» ASSIGNMENT
Only those lines in the data below from the line containing "export SYNTH_ARGS = -nofsm -noshare" through the line containing "set_load 0.02 [all_outputs]", both included, should be restated word for word.
[[ INPUT FOR THIS TASK open ]]
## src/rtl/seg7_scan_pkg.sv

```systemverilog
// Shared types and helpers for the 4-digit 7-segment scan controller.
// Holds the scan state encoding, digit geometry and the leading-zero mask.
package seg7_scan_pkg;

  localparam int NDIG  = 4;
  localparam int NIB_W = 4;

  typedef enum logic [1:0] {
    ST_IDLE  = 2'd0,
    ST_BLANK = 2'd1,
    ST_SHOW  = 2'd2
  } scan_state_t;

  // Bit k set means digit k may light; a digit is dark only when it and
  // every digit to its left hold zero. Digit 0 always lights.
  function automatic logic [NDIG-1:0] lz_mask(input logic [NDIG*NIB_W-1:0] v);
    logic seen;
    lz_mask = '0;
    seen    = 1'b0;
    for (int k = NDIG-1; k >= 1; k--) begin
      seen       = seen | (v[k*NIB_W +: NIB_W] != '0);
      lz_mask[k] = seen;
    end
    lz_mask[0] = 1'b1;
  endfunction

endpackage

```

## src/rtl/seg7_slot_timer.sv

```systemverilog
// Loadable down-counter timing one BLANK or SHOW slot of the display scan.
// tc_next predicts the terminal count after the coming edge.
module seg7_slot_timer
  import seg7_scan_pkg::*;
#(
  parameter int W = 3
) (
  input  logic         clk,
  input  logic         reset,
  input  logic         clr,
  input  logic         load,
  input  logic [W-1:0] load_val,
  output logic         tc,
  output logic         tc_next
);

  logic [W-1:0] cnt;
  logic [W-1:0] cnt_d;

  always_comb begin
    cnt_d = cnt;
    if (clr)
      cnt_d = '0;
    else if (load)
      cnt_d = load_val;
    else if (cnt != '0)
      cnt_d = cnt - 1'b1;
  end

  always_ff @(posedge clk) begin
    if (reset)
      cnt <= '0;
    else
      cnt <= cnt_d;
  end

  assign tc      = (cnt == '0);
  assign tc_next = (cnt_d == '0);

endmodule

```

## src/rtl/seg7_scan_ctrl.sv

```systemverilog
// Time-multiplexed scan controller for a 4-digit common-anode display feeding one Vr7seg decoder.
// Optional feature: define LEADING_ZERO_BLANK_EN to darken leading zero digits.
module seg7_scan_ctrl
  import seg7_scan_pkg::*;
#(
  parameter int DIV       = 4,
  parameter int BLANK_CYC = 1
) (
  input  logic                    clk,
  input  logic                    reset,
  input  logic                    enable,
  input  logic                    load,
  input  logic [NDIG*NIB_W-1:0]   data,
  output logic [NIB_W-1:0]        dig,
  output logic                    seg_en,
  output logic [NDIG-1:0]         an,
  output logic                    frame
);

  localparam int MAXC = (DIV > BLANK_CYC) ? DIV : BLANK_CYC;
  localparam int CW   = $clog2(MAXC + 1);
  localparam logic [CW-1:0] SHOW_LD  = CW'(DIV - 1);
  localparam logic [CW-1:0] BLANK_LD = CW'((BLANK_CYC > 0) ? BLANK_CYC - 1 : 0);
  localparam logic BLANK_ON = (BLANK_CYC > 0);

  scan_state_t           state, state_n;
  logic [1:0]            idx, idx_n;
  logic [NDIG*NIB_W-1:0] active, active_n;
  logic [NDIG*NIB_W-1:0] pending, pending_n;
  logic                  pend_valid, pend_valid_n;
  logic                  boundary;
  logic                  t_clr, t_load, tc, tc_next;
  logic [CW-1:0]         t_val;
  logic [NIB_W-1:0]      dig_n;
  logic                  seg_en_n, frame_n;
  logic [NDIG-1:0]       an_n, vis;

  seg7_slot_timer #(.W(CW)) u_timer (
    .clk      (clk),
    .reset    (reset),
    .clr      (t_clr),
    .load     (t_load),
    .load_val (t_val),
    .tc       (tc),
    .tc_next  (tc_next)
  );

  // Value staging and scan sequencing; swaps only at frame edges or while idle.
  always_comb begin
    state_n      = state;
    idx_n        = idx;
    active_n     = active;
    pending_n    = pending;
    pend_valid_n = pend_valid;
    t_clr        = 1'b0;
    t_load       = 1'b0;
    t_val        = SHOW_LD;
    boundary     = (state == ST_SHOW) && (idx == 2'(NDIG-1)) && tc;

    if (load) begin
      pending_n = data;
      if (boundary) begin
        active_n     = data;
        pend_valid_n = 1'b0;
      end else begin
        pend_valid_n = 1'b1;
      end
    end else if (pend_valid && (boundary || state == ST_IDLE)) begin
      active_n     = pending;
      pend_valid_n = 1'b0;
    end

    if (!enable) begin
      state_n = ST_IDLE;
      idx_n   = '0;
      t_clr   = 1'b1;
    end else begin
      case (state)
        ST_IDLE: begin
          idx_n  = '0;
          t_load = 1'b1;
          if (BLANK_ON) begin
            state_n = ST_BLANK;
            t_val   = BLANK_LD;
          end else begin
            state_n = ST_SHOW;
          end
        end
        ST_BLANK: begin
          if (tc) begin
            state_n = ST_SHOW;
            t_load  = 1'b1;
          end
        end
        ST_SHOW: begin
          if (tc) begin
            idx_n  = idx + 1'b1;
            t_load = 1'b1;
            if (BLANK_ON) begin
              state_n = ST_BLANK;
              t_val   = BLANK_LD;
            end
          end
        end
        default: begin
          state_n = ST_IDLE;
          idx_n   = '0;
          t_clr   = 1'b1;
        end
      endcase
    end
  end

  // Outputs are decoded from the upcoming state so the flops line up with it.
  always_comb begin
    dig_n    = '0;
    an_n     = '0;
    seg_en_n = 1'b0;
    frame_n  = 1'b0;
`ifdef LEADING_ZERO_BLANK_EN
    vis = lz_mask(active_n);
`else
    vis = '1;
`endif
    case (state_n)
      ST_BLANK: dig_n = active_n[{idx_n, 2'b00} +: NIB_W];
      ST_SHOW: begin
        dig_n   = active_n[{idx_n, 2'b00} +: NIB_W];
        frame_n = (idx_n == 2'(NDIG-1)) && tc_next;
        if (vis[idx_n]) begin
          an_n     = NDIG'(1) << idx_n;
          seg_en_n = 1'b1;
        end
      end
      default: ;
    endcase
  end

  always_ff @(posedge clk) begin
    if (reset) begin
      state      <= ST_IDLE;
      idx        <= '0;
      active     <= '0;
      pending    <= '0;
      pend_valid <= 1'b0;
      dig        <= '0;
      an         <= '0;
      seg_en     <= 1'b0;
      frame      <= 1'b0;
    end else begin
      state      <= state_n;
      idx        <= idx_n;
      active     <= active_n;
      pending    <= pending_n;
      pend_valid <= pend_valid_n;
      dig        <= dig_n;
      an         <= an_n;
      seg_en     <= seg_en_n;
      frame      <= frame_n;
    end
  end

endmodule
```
[[ INPUT FOR THIS TASK closed ]]
[[ INPUT FOR THIS TASK open ]]
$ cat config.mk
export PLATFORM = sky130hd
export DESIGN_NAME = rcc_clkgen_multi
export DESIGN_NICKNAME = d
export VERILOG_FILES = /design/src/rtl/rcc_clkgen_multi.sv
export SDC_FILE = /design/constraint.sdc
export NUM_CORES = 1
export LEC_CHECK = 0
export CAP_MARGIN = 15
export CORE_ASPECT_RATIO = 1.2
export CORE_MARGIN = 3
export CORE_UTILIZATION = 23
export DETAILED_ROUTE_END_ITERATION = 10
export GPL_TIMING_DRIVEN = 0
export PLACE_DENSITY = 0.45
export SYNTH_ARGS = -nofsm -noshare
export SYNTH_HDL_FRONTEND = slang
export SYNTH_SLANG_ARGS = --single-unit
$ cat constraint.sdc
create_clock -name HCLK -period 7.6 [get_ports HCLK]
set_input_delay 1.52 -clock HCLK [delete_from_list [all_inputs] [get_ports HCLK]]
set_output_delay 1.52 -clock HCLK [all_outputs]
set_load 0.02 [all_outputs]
[[ INPUT FOR THIS TASK closed ]]
» RESPONSE TO THIS TASK
export SYNTH_ARGS = -nofsm -noshare
export SYNTH_HDL_FRONTEND = slang
export SYNTH_SLANG_ARGS = --single-unit
$ cat constraint.sdc
create_clock -name HCLK -period 7.6 [get_ports HCLK]
set_input_delay 1.52 -clock HCLK [delete_from_list [all_inputs] [get_ports HCLK]]
set_output_delay 1.52 -clock HCLK [all_outputs]
set_load 0.02 [all_outputs]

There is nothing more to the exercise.